— Assignment —
Could you copy, exactly as written, every line from the first line of the records through the one containing "capture_i.credit_cnt: 3"?

(Stored data entries)
+ + + +

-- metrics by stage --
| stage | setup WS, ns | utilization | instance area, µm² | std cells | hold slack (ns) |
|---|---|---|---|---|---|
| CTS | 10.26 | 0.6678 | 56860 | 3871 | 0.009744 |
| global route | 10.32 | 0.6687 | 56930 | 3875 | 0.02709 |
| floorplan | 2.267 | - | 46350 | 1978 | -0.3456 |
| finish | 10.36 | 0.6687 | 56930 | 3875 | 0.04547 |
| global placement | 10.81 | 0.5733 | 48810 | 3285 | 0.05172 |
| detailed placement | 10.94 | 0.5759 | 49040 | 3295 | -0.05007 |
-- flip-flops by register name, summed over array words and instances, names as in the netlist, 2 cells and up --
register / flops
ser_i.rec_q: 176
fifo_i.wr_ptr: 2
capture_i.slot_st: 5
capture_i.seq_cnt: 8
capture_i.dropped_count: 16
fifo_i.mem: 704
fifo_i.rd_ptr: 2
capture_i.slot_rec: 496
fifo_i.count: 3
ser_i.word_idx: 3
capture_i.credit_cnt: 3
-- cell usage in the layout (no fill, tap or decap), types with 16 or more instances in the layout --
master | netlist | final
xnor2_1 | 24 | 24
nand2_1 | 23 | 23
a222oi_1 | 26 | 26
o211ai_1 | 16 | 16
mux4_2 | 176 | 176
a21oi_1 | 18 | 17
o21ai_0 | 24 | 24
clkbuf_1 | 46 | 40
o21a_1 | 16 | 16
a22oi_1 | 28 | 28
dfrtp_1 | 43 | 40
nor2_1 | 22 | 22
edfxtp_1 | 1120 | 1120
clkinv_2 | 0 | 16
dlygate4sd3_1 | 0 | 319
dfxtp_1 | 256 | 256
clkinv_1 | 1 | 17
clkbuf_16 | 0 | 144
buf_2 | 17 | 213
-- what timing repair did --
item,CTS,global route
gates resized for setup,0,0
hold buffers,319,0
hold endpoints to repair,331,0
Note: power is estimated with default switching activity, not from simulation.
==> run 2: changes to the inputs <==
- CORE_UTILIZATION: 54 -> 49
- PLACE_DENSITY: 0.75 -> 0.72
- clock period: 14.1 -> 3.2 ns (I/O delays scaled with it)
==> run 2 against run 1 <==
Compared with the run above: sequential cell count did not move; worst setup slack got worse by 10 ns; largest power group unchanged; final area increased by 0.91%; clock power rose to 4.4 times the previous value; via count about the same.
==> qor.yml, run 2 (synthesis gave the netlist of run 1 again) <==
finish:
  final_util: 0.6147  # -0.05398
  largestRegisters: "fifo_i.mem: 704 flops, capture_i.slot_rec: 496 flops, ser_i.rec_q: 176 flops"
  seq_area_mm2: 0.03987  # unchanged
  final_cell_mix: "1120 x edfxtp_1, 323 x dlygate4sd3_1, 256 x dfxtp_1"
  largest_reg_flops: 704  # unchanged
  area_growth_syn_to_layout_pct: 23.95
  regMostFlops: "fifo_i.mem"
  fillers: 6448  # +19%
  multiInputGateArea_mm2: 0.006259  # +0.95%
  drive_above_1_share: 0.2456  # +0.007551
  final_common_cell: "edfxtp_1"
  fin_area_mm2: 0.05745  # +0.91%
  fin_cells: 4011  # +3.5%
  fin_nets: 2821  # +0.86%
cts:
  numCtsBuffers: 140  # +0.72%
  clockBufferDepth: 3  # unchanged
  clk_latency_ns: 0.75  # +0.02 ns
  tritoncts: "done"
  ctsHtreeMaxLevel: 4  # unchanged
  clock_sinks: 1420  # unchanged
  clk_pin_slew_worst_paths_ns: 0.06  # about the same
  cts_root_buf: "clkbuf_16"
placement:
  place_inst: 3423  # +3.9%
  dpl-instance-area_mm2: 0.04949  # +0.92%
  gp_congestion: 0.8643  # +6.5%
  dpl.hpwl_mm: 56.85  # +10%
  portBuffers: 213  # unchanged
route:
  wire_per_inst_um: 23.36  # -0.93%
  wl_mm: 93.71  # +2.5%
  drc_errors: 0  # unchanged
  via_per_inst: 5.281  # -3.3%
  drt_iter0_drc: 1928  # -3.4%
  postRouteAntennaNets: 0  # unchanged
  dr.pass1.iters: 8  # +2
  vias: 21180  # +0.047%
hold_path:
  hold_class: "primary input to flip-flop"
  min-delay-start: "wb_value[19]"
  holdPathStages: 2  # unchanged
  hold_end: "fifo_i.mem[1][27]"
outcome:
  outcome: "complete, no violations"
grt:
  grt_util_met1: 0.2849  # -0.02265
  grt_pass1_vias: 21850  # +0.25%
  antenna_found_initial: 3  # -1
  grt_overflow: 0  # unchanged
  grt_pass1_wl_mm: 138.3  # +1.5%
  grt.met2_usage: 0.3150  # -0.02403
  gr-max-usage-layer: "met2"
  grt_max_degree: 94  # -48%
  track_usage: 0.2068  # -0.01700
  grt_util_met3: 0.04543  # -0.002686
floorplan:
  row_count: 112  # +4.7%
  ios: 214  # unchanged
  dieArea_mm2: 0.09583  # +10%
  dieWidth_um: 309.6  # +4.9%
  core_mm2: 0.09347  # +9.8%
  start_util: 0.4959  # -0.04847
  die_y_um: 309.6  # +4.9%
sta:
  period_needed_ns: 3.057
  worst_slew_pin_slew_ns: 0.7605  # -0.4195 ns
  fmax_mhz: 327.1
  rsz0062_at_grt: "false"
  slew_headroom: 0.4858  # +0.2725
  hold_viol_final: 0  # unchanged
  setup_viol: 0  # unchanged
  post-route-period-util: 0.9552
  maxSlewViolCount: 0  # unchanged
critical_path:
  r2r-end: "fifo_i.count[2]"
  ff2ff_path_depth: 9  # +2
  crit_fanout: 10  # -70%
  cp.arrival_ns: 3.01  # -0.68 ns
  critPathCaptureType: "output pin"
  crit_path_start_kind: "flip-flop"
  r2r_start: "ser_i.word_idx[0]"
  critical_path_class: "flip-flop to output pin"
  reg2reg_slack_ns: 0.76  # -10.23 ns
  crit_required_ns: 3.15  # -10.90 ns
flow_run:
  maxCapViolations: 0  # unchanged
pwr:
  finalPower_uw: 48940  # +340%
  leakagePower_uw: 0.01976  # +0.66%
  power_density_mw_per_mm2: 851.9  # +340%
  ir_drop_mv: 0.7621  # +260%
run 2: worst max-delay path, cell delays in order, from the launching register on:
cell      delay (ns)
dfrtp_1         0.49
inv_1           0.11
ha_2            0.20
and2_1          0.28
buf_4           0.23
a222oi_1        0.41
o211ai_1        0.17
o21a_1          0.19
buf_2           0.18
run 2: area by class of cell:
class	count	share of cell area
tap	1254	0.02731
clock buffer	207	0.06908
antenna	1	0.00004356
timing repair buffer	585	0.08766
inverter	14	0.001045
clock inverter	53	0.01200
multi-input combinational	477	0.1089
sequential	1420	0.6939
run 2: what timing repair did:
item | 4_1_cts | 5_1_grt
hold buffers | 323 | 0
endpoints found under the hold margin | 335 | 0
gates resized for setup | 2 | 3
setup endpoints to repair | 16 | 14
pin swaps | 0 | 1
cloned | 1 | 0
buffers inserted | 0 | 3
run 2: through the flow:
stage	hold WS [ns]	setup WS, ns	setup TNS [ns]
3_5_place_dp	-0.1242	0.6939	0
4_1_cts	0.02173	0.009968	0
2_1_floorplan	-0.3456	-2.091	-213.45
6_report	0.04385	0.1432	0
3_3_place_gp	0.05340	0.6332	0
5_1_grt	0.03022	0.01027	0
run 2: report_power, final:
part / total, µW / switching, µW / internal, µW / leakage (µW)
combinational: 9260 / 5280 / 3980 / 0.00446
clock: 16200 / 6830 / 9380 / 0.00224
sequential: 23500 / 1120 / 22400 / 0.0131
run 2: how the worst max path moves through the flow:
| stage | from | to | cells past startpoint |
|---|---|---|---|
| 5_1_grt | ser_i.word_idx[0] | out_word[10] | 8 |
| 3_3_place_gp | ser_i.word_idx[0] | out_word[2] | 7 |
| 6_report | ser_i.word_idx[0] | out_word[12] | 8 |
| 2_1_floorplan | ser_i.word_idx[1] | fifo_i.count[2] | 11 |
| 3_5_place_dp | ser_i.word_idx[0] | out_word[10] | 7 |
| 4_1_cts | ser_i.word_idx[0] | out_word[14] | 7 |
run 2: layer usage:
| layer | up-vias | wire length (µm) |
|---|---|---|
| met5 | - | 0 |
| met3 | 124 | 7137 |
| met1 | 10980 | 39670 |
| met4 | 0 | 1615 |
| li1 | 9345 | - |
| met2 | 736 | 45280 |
--- config.mk ---
export PLATFORM = sky130hd
export DESIGN_NAME = masku_top
export DESIGN_NICKNAME = d
export VERILOG_FILES = /design/src/source/masku_pkg.sv /design/src/source/masku_decode.sv /design/src/source/masku_execute.sv /design/src/source/masku_result_queue.sv /design/src/source/masku_top.sv
export SDC_FILE = /design/constraint.sdc
export NUM_CORES = 1
export LEC_CHECK = 0
export BUFFER_PORTS_ARGS = -buffer_cell sky130_fd_sc_hd__buf_2
export CORE_ASPECT_RATIO = 1.4
export CORE_MARGIN = 2
export CORE_UTILIZATION = 56
export CTS_CLUSTER_SIZE = 30
export DETAILED_ROUTE_END_ITERATION = 6
export GPL_ROUTABILITY_DRIVEN = 1
export PLACE_DENSITY = 0.82
export RECOVER_POWER = 50
export SYNTH_ARGS = -nofsm -noshare
export SYNTH_HDL_FRONTEND = slang
export SYNTH_HIERARCHICAL = 1
export SYNTH_SLANG_ARGS = --single-unit
--- constraint.sdc ---
create_clock -name clk_i -period 6.09 [get_ports clk_i]
set_input_delay 1.218 -clock clk_i [delete_from_list [all_inputs] [get_ports clk_i]]
set_output_delay 1.218 -clock clk_i [all_outputs]
set_load 0.01 [all_outputs]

+ + + +

— Finished task —
-- metrics by stage --
| stage | setup WS, ns | utilization | instance area, µm² | std cells | hold slack (ns) |
|---|---|---|---|---|---|
| CTS | 10.26 | 0.6678 | 56860 | 3871 | 0.009744 |
| global route | 10.32 | 0.6687 | 56930 | 3875 | 0.02709 |
| floorplan | 2.267 | - | 46350 | 1978 | -0.3456 |
| finish | 10.36 | 0.6687 | 56930 | 3875 | 0.04547 |
| global placement | 10.81 | 0.5733 | 48810 | 3285 | 0.05172 |
| detailed placement | 10.94 | 0.5759 | 49040 | 3295 | -0.05007 |
-- flip-flops by register name, summed over array words and instances, names as in the netlist, 2 cells and up --
register / flops
ser_i.rec_q: 176
fifo_i.wr_ptr: 2
capture_i.slot_st: 5
capture_i.seq_cnt: 8
capture_i.dropped_count: 16
fifo_i.mem: 704
fifo_i.rd_ptr: 2
capture_i.slot_rec: 496
fifo_i.count: 3
ser_i.word_idx: 3
capture_i.credit_cnt: 3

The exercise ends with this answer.